FTC chairman won't recuse herself in Google deal

U.S. Federal Trade Commission Chairman Deborah Platt Majoras won’t recuse herself from considering the antitrust implications of Google’s proposed acquisition of DoubleClick, despite a request from two privacy groups that she do so.

Majoras, in a statement Friday, said the request by the Electronic Privacy Information Center (EPIC) and the Center for Digital Democracy (CDD) contains “key factual errors.” The two groups filed a petition Wednesday saying Majoras’ husband works for a law firm that is advising DoubleClick on the merger before U.S. and European regulators.

The Web site for John Majoras’ law firm, Jones Day, at one point said it was representing DoubleClick “on the international and U.S. antitrust and competition law aspects” of the Google merger. But Platt Majoras said in her statement that Jones Day has never contacted the FTC about DoubleClick, and she didn’t know it was representing DoubleClick in Europe until earlier this week.

A second FTC commissioner whose wife also works for Jones Day also said he won’t recuse himself.

The EPIC and CDD petition also is incorrect when it says that John Majoras is an equity partner in Jones Day, Platt Majoras said. John Majoras switched his partnership from equity to nonequity status in January 2006, she said.

“I understand that as a fixed-participation partner, his compensation will not be increased or affected by changes in the firm’s income,” Platt Majoras said.”My husband does not represent any party in the Google-DoubleClick matter. He is in no way connected to the matter, nor are any of the parties to the matter otherwise currently his clients.”

EPIC and CDD, in a joint statement, said the FTC has “failed utterly” in its procedures to alert Platt Majoras about potential conflicts of interest. Despite Platt Majoras’ claims that she doesn’t have a conflict, John Majoras is an antitrust expert at Jones Day, and one of his key responsibilities is business development in Washington, D.C., they said.

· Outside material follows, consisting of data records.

[src/hdl/bclru_pkg.sv]
`timescale 1ns / 1ps
`default_nettype none
package bclru_pkg;

  localparam int NUM_BUFFERS_DEF = 32;
  localparam int DEV_W  = 16;
  localparam int BLK_W  = 32;
  localparam int CNT_W  = 8;
  localparam int SLOT_W = 5;
  localparam int OP_W   = 2;
  localparam int STAT_W = 2;

  localparam logic [CNT_W-1:0] CNT_MAX = '1;

  typedef enum logic [OP_W-1:0] {
    OP_GET,
    OP_RELEASE,
    OP_PIN,
    OP_UNPIN
  } op_t;

  typedef enum logic [STAT_W-1:0] {
    ST_OK,
    ST_NO_FREE,
    ST_UNDERFLOW,
    ST_OVERFLOW
  } status_t;

  typedef struct packed {
    logic [DEV_W-1:0] device;
    logic [BLK_W-1:0] block_number;
    logic [CNT_W-1:0] count;
    logic             cv;
  } entry_t;

  typedef enum logic [1:0] {
    RD_NONE,
    RD_SCAN,
    RD_SLOT,
    RD_SWEEP
  } rd_mode_t;

  typedef struct packed {
    rd_mode_t rd_mode;
    logic     load_req;
    logic     get_commit;
    logic     out_load;
  } dp_cmd_t;

  typedef struct packed {
    logic is_get;
    logic in_range;
    logic scan_last;
    logic sweep_needed;
    logic out_free;
  } dp_stat_t;

  typedef enum logic [3:0] {
    S_IDLE,
    S_SCAN,
    S_SCAN_END,
    S_GET_FIN,
    S_SLOT_RD,
    S_SLOT_CHK,
    S_SWEEP,
    S_SWEEP_END,
    S_DONE
  } state_t;

endpackage
`default_nettype wire

[src/hdl/bclru_if.sv]
`timescale 1ns / 1ps
`default_nettype none
interface bclru_req_if;
  import bclru_pkg::*;
  logic              valid;
  logic              ready;
  logic [OP_W-1:0]   op;
  logic [DEV_W-1:0]  device;
  logic [BLK_W-1:0]  block_number;
  logic [SLOT_W-1:0] slot_in;

  modport source (output valid, op, device, block_number, slot_in, input ready);
  modport sink (input valid, op, device, block_number, slot_in, output ready);
endinterface

interface bclru_rsp_if;
  import bclru_pkg::*;
  logic              valid;
  logic              ready;
  logic [SLOT_W-1:0] slot_out;
  logic              hit;
  logic              needs_read;
  logic [STAT_W-1:0] status;
  logic [CNT_W-1:0]  ref_count;

  modport source (output valid, slot_out, hit, needs_read, status, ref_count, input ready);
  modport sink (input valid, slot_out, hit, needs_read, status, ref_count, output ready);
endinterface
`default_nettype wire

[src/hdl/bclru_ram.sv]
`timescale 1ns / 1ps
`default_nettype none
module bclru_ram #(
  parameter int WIDTH = 8,
  parameter int DEPTH = 32
) (
  input  wire logic                     clk,
  input  wire logic                     wr_en,
  input  wire logic [$clog2(DEPTH)-1:0] wr_addr,
  input  wire logic [WIDTH-1:0]         wr_data,
  input  wire logic                     rd_en,
  input  wire logic [$clog2(DEPTH)-1:0] rd_addr,
  output logic      [WIDTH-1:0]         rd_data
);

  logic [WIDTH-1:0] mem [DEPTH];

  always_ff @(posedge clk) begin
    if (wr_en) begin
      mem[wr_addr] <= wr_data;
    end
    if (rd_en) begin
      rd_data <= mem[rd_addr];
    end
  end

endmodule
`default_nettype wire

[src/hdl/bclru_ctrl.sv]
`timescale 1ns / 1ps
`default_nettype none
module bclru_ctrl (
  input  wire logic                clk,
  input  wire logic                rst,
  input  wire logic                in_valid,
  output logic                     in_ready,
  input  wire bclru_pkg::dp_stat_t stat,
  output bclru_pkg::dp_cmd_t       cmd
);
  import bclru_pkg::*;

  state_t state, state_next;

  always_ff @(posedge clk) begin
    if (rst) begin
      state <= S_IDLE;
    end else begin
      state <= state_next;
    end
  end

  always_comb begin
    state_next = state;
    in_ready   = 1'b0;
    cmd        = '0;
    cmd.rd_mode = RD_NONE;
    case (state)
      S_IDLE: begin
        in_ready = 1'b1;
        if (in_valid) begin
          cmd.load_req = 1'b1;
          if (stat.is_get) begin
            state_next = S_SCAN;
          end else if (stat.in_range) begin
            state_next = S_SLOT_RD;
          end else begin
            state_next = S_DONE;
          end
        end
      end
      S_SCAN: begin
        cmd.rd_mode = RD_SCAN;
        if (stat.scan_last) begin
          state_next = S_SCAN_END;
        end
      end
      S_SCAN_END: begin
        state_next = S_GET_FIN;
      end
      S_GET_FIN: begin
        cmd.get_commit = 1'b1;
        state_next     = S_DONE;
      end
      S_SLOT_RD: begin
        cmd.rd_mode = RD_SLOT;
        state_next  = S_SLOT_CHK;
      end
      S_SLOT_CHK: begin
        state_next = stat.sweep_needed ? S_SWEEP : S_DONE;
      end
      S_SWEEP: begin
        cmd.rd_mode = RD_SWEEP;
        if (stat.scan_last) begin
          state_next = S_SWEEP_END;
        end
      end
      S_SWEEP_END: begin
        state_next = S_DONE;
      end
      S_DONE: begin
        if (stat.out_free) begin
          cmd.out_load = 1'b1;
          state_next   = S_IDLE;
        end
      end
      default: begin
        state_next = S_IDLE;
      end
    endcase
  end

endmodule
`default_nettype wire

[src/hdl/bclru_dp.sv]
`timescale 1ns / 1ps
`default_nettype none
module bclru_dp #(
  parameter int NUM_BUFFERS = bclru_pkg::NUM_BUFFERS_DEF
) (
  input  wire logic                          clk,
  input  wire logic                          rst,
  input  wire bclru_pkg::dp_cmd_t            cmd,
  output bclru_pkg::dp_stat_t                stat,
  input  wire logic [bclru_pkg::OP_W-1:0]    in_op,
  input  wire logic [bclru_pkg::DEV_W-1:0]   in_device,
  input  wire logic [bclru_pkg::BLK_W-1:0]   in_block_number,
  input  wire logic [bclru_pkg::SLOT_W-1:0]  in_slot,
  output logic                               out_valid,
  input  wire logic                          out_ready,
  output logic      [bclru_pkg::SLOT_W-1:0]  out_slot,
  output logic                               out_hit,
  output logic                               out_needs_read,
  output logic      [bclru_pkg::STAT_W-1:0]  out_status,
  output logic      [bclru_pkg::CNT_W-1:0]   out_ref_count
);
  import bclru_pkg::*;

  localparam int IW = $clog2(NUM_BUFFERS);
  localparam int EW = $bits(entry_t) + IW;
  localparam logic [IW-1:0] LAST_IDX = IW'(NUM_BUFFERS - 1);
  localparam logic [8:0]    NBUF9    = 9'(NUM_BUFFERS);

  // request
  op_t               req_op;
  logic [DEV_W-1:0]  req_dev;
  logic [BLK_W-1:0]  req_blk;
  logic [SLOT_W-1:0] req_slot;
  logic [8:0]        slot_ext;
  logic [IW-1:0]     slot_idx;

  // entry store
  logic [NUM_BUFFERS-1:0] ent_valid;
  logic                   wr_en;
  logic [IW-1:0]          wr_addr;
  logic [EW-1:0]          wr_data;
  logic                   rd_en;
  logic [IW-1:0]          rd_addr;
  logic [EW-1:0]          ram_q;
  rd_mode_t               rd_mode_q;
  logic [IW-1:0]          rd_addr_q;
  entry_t                 rd_entry;
  logic [IW-1:0]          rd_rank;
  logic [IW-1:0]          scan_idx;

  // scan trackers
  logic          hit_found;
  logic [IW-1:0] hit_idx;
  logic [IW-1:0] hit_rank;
  logic [CNT_W-1:0] hit_cnt;
  logic          hit_cv;
  logic          free_found;
  logic [IW-1:0] free_idx;
  logic [IW-1:0] free_rank;
  logic          tag_match;

  // slot op
  logic [CNT_W-1:0] slot_cnt_new;
  status_t          slot_status;
  logic [IW-1:0]    sweep_rank;
  logic [IW-1:0]    sweep_rank_new;
  entry_t           wr_entry;

  // result
  logic [SLOT_W-1:0] res_slot;
  logic              res_hit;
  logic              res_nread;
  status_t           res_status;
  logic [CNT_W-1:0]  res_cnt;
  logic [8:0]        hit_ext;
  logic [8:0]        free_ext;

  assign slot_ext = 9'(req_slot);
  assign slot_idx = slot_ext[IW-1:0];
  assign hit_ext  = 9'(hit_idx);
  assign free_ext = 9'(free_idx);

  assign stat.is_get       = (op_t'(in_op) == OP_GET);
  assign stat.in_range     = (9'(in_slot) < NBUF9);
  assign stat.scan_last    = (scan_idx == LAST_IDX);
  assign stat.out_free     = !out_valid || out_ready;
  assign stat.sweep_needed = (rd_mode_q == RD_SLOT) && (req_op == OP_RELEASE) &&
                             (rd_entry.count == CNT_W'(1));

  always_ff @(posedge clk) begin
    if (cmd.load_req) begin
      req_op   <= op_t'(in_op);
      req_dev  <= in_device;
      req_blk  <= in_block_number;
      req_slot <= in_slot;
    end
  end

  // read side
  assign rd_en   = (cmd.rd_mode != RD_NONE);
  assign rd_addr = (cmd.rd_mode == RD_SLOT) ? slot_idx : scan_idx;

  always_ff @(posedge clk) begin
    if (rst) begin
      scan_idx  <= '0;
      rd_mode_q <= RD_NONE;
    end else begin
      rd_mode_q <= cmd.rd_mode;
      if ((cmd.rd_mode inside {RD_SCAN, RD_SWEEP}) && !stat.scan_last) begin
        scan_idx <= scan_idx + IW'(1);
      end else begin
        scan_idx <= '0;
      end
    end
  end

  always_ff @(posedge clk) begin
    rd_addr_q <= rd_addr;
  end

  // never-written entries read as their reset value
  always_comb begin
    if (ent_valid[rd_addr_q]) begin
      rd_entry = entry_t'(ram_q[EW-1:IW]);
      rd_rank  = ram_q[IW-1:0];
    end else begin
      rd_entry = '0;
      rd_rank  = LAST_IDX - rd_addr_q;
    end
  end

  bclru_ram #(
    .WIDTH (EW),
    .DEPTH (NUM_BUFFERS)
  ) u_ram (
    .clk     (clk),
    .wr_en   (wr_en),
    .wr_addr (wr_addr),
    .wr_data (wr_data),
    .rd_en   (rd_en),
    .rd_addr (rd_addr),
    .rd_data (ram_q)
  );

  // scan trackers
  assign tag_match = (rd_entry.device == req_dev) && (rd_entry.block_number == req_blk);

  always_ff @(posedge clk) begin
    if (cmd.load_req) begin
      hit_found  <= 1'b0;
      free_found <= 1'b0;
    end else if (rd_mode_q == RD_SCAN) begin
      if (tag_match && (!hit_found || rd_rank < hit_rank)) begin
        hit_found <= 1'b1;
        hit_idx   <= rd_addr_q;
        hit_rank  <= rd_rank;
        hit_cnt   <= rd_entry.count;
        hit_cv    <= rd_entry.cv;
      end
      if (rd_entry.count == '0 && (!free_found || rd_rank > free_rank)) begin
        free_found <= 1'b1;
        free_idx   <= rd_addr_q;
        free_rank  <= rd_rank;
      end
    end
  end

  // count update for release, pin, unpin
  always_comb begin
    slot_status  = ST_OK;
    slot_cnt_new = rd_entry.count;
    if (req_op == OP_PIN) begin
      if (rd_entry.count == CNT_MAX) begin
        slot_status = ST_OVERFLOW;
      end else begin
        slot_cnt_new = rd_entry.count + CNT_W'(1);
      end
    end else begin
      if (rd_entry.count == '0) begin
        slot_status = ST_UNDERFLOW;
      end else begin
        slot_cnt_new = rd_entry.count - CNT_W'(1);
      end
    end
  end

  always_comb begin
    if (rd_addr_q == slot_idx) begin
      sweep_rank_new = '0;
    end else if (rd_rank < sweep_rank) begin
      sweep_rank_new = rd_rank + IW'(1);
    end else begin
      sweep_rank_new = rd_rank;
    end
  end

  always_ff @(posedge clk) begin
    if (rd_mode_q == RD_SLOT) begin
      sweep_rank <= rd_rank;
    end
  end

  // write side
  always_comb begin
    wr_en    = 1'b0;
    wr_addr  = rd_addr_q;
    wr_entry = rd_entry;
    wr_data  = {rd_entry, rd_rank};
    case (rd_mode_q)
      RD_SLOT: begin
        wr_en          = 1'b1;
        wr_entry.count = slot_cnt_new;
        wr_data        = {wr_entry, rd_rank};
      end
      RD_SWEEP: begin
        wr_en   = 1'b1;
        wr_data = {rd_entry, sweep_rank_new};
      end
      default: begin
        if (cmd.get_commit) begin
          wr_entry.device       = req_dev;
          wr_entry.block_number = req_blk;
          wr_entry.cv           = 1'b1;
          if (hit_found) begin
            wr_en          = (hit_cnt != CNT_MAX);
            wr_addr        = hit_idx;
            wr_entry.count = hit_cnt + CNT_W'(1);
            wr_data        = {wr_entry, hit_rank};
          end else begin
            wr_en          = free_found;
            wr_addr        = free_idx;
            wr_entry.count = CNT_W'(1);
            wr_data        = {wr_entry, free_rank};
          end
        end
      end
    endcase
  end

  always_ff @(posedge clk) begin
    if (rst) begin
      ent_valid <= '0;
    end else if (wr_en) begin
      ent_valid[wr_addr] <= 1'b1;
    end
  end

  // result
  always_ff @(posedge clk) begin
    if (cmd.load_req) begin
      res_slot   <= in_slot;
      res_hit    <= 1'b0;
      res_nread  <= 1'b0;
      res_status <= ST_OK;
      res_cnt    <= '0;
    end else if (rd_mode_q == RD_SLOT) begin
      res_status <= slot_status;
      res_cnt    <= slot_cnt_new;
    end else if (cmd.get_commit) begin
      if (hit_found) begin
        res_slot <= hit_ext[SLOT_W-1:0];
        res_hit  <= 1'b1;
        if (hit_cnt == CNT_MAX) begin
          res_status <= ST_OVERFLOW;
          res_cnt    <= CNT_MAX;
        end else begin
          res_nread <= !hit_cv;
          res_cnt   <= hit_cnt + CNT_W'(1);
        end
      end else if (free_found) begin
        res_slot  <= free_ext[SLOT_W-1:0];
        res_nread <= 1'b1;
        res_cnt   <= CNT_W'(1);
      end else begin
        res_slot   <= '0;
        res_status <= ST_NO_FREE;
      end
    end
  end

  // output register
  always_ff @(posedge clk) begin
    if (rst) begin
      out_valid <= 1'b0;
    end else if (cmd.out_load) begin
      out_valid <= 1'b1;
    end else if (out_ready) begin
      out_valid <= 1'b0;
    end
  end

  always_ff @(posedge clk) begin
    if (cmd.out_load) begin
      out_slot       <= res_slot;
      out_hit        <= res_hit;
      out_needs_read <= res_nread;
      out_status     <= res_status;
      out_ref_count  <= res_cnt;
    end
  end

endmodule
`default_nettype wire

[src/hdl/block_cache_lru_refcount.sv]
`timescale 1ns / 1ps
`default_nettype none
// Channel | Dir | Payload                               | Handshake
// req     | in  | op, device, block_number, slot_in     | valid/ready
// rsp     | out | slot_out, hit, needs_read, status,    | valid/ready
//         |     | ref_count                             |
// A get scans every entry, one entry read per cycle from the entry RAM, which has separate
// read and write ports; release/pin/unpin read and rewrite one slot; a release that drops
// the count to zero adds a rank sweep over every entry; a slot out of range skips the RAM.
// Reset clears entry valid flags at once: no clearing pass, first item taken right after.
// One item in flight; req is taken again while a finished rsp item waits, and the
// next rsp item stalls in the engine until the output register frees.
module block_cache_lru_refcount #(
  parameter int NUM_BUFFERS = bclru_pkg::NUM_BUFFERS_DEF
) (
  input wire logic  clk,
  input wire logic  rst,
  bclru_req_if.sink req,
  bclru_rsp_if.source rsp
);
  import bclru_pkg::*;

  dp_cmd_t  cmd;
  dp_stat_t stat;

  bclru_ctrl u_ctrl (
    .clk      (clk),
    .rst      (rst),
    .in_valid (req.valid),
    .in_ready (req.ready),
    .stat     (stat),
    .cmd      (cmd)
  );

  bclru_dp #(
    .NUM_BUFFERS (NUM_BUFFERS)
  ) u_dp (
    .clk             (clk),
    .rst             (rst),
    .cmd             (cmd),
    .stat            (stat),
    .in_op           (req.op),
    .in_device       (req.device),
    .in_block_number (req.block_number),
    .in_slot         (req.slot_in),
    .out_valid       (rsp.valid),
    .out_ready       (rsp.ready),
    .out_slot        (rsp.slot_out),
    .out_hit         (rsp.hit),
    .out_needs_read  (rsp.needs_read),
    .out_status      (rsp.status),
    .out_ref_count   (rsp.ref_count)
  );

endmodule
`default_nettype wire

[src/flat_wrapper.sv]
// flat-port wrapper written by rule: the top's interface ports become plain ports
module block_cache_lru_refcount_flat import bclru_pkg::*;
#(
  parameter int NUM_BUFFERS = bclru_pkg::NUM_BUFFERS_DEF
)
  (clk, rst, req_valid, req_op, req_device, req_block_number, req_slot_in, req_ready, rsp_valid, rsp_slot_out, rsp_hit, rsp_needs_read, rsp_status, rsp_ref_count, rsp_ready);
  bclru_req_if req_i ();
  bclru_rsp_if rsp_i ();
  input wire logic clk;
  input wire logic rst;
  input wire logic [$bits(req_i.valid)-1:0] req_valid;
  input wire logic [$bits(req_i.op)-1:0] req_op;
  input wire logic [$bits(req_i.device)-1:0] req_device;
  input wire logic [$bits(req_i.block_number)-1:0] req_block_number;
  input wire logic [$bits(req_i.slot_in)-1:0] req_slot_in;
  output wire logic [$bits(req_i.ready)-1:0] req_ready;
  output wire logic [$bits(rsp_i.valid)-1:0] rsp_valid;
  output wire logic [$bits(rsp_i.slot_out)-1:0] rsp_slot_out;
  output wire logic [$bits(rsp_i.hit)-1:0] rsp_hit;
  output wire logic [$bits(rsp_i.needs_read)-1:0] rsp_needs_read;
  output wire logic [$bits(rsp_i.status)-1:0] rsp_status;
  output wire logic [$bits(rsp_i.ref_count)-1:0] rsp_ref_count;
  input wire logic [$bits(rsp_i.ready)-1:0] rsp_ready;
  assign req_i.valid = req_valid;
  assign req_i.op = req_op;
  assign req_i.device = req_device;
  assign req_i.block_number = req_block_number;
  assign req_i.slot_in = req_slot_in;
  assign req_ready = req_i.ready;
  assign rsp_valid = rsp_i.valid;
  assign rsp_slot_out = rsp_i.slot_out;
  assign rsp_hit = rsp_i.hit;
  assign rsp_needs_read = rsp_i.needs_read;
  assign rsp_status = rsp_i.status;
  assign rsp_ref_count = rsp_i.ref_count;
  assign rsp_i.ready = rsp_ready;
  block_cache_lru_refcount #(.NUM_BUFFERS(NUM_BUFFERS)) u_core (.clk(clk), .rst(rst), .req(req_i), .rsp(rsp_i));
endmodule
[config.mk]
export PLATFORM = sky130hd
export DESIGN_NAME = block_cache_lru_refcount_flat
export DESIGN_NICKNAME = d
export VERILOG_FILES = /design/src/hdl/bclru_pkg.sv /design/src/hdl/bclru_if.sv /design/src/hdl/bclru_ram.sv /design/src/hdl/bclru_ctrl.sv /design/src/hdl/bclru_dp.sv /design/src/hdl/block_cache_lru_refcount.sv /design/src/flat_wrapper.sv
export SDC_FILE = /design/constraint.sdc
export NUM_CORES = 2
export LEC_CHECK = 0
export BUFFER_PORTS_ARGS = -buffer_cell sky130_fd_sc_hd__buf_2
export CORE_MARGIN = 8
export CORE_UTILIZATION = 40
export DETAILED_ROUTE_END_ITERATION = 12
export MAX_ROUTING_LAYER = met4
export PLACE_DENSITY = 0.53
export SKIP_LAST_GASP = 1
export SYNTH_ARGS = -nofsm -noshare
export SYNTH_HDL_FRONTEND = slang
export SYNTH_SLANG_ARGS = --single-unit
[constraint.sdc]
create_clock -name clk -period 6.6 [get_ports clk]
set_input_delay 1.32 -clock clk [delete_from_list [all_inputs] [get_ports clk]]
set_output_delay 1.32 -clock clk [all_outputs]
set_load 0.005 [all_outputs]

Platt Majoras “simply sets out the conclusion that the interests in her participation in this matter outweigh the potential conflict without providing any of the relevant factors that support that conclusion other than that she is the chairman of the commission,” said the statement from EPIC executive director Marc Rotenberg and CDD executive director Jeffrey Chester.

Jones Day changed its Web site after the groups pointed out that it said the firm was representing DoubleClick on U.S. antitrust matters, wrote Rotenberg and Chester.

“The logical conclusion is that Jones Day … sought to destroy the relevant evidence,” Rotenberg and Chester wrote.

A Jones Day spokesman didn’t immediately have a comment when asked about the EPIC and CDD allegations.

Google in April announced plans to acquire ad-serving giant DoubleClick in a US$3.1 billion deal. That same month, EPIC, CDD and the U.S. Public Interest Research Group (US PIRG) filed a petition asking the FTC to block the deal unless Google made significant changes to its privacy policy. The groups argued that the combined company would have unparalleled access to Web users’ personal information.

FTC Commissioner William Kovacic also noted, in a Friday statement, that his wife, Kathryn Fenton, is a nonequity partner at Jones Day. The EPIC and CDD petition had not sought to have Kovacic recused.

The FTC’s three other commissioners, Pamela Jones Harbour, Jon Leibowitz and J. Thomas Rosch, issued a joint statement, saying that they agreed with the decisions of Platt Majoras and Kovacic not to recuse themselves.”It is evident that these commissioners have at all times taken affirmative steps to conduct themselves in complete conformity with the ethical standards that apply to their positions,” the three said.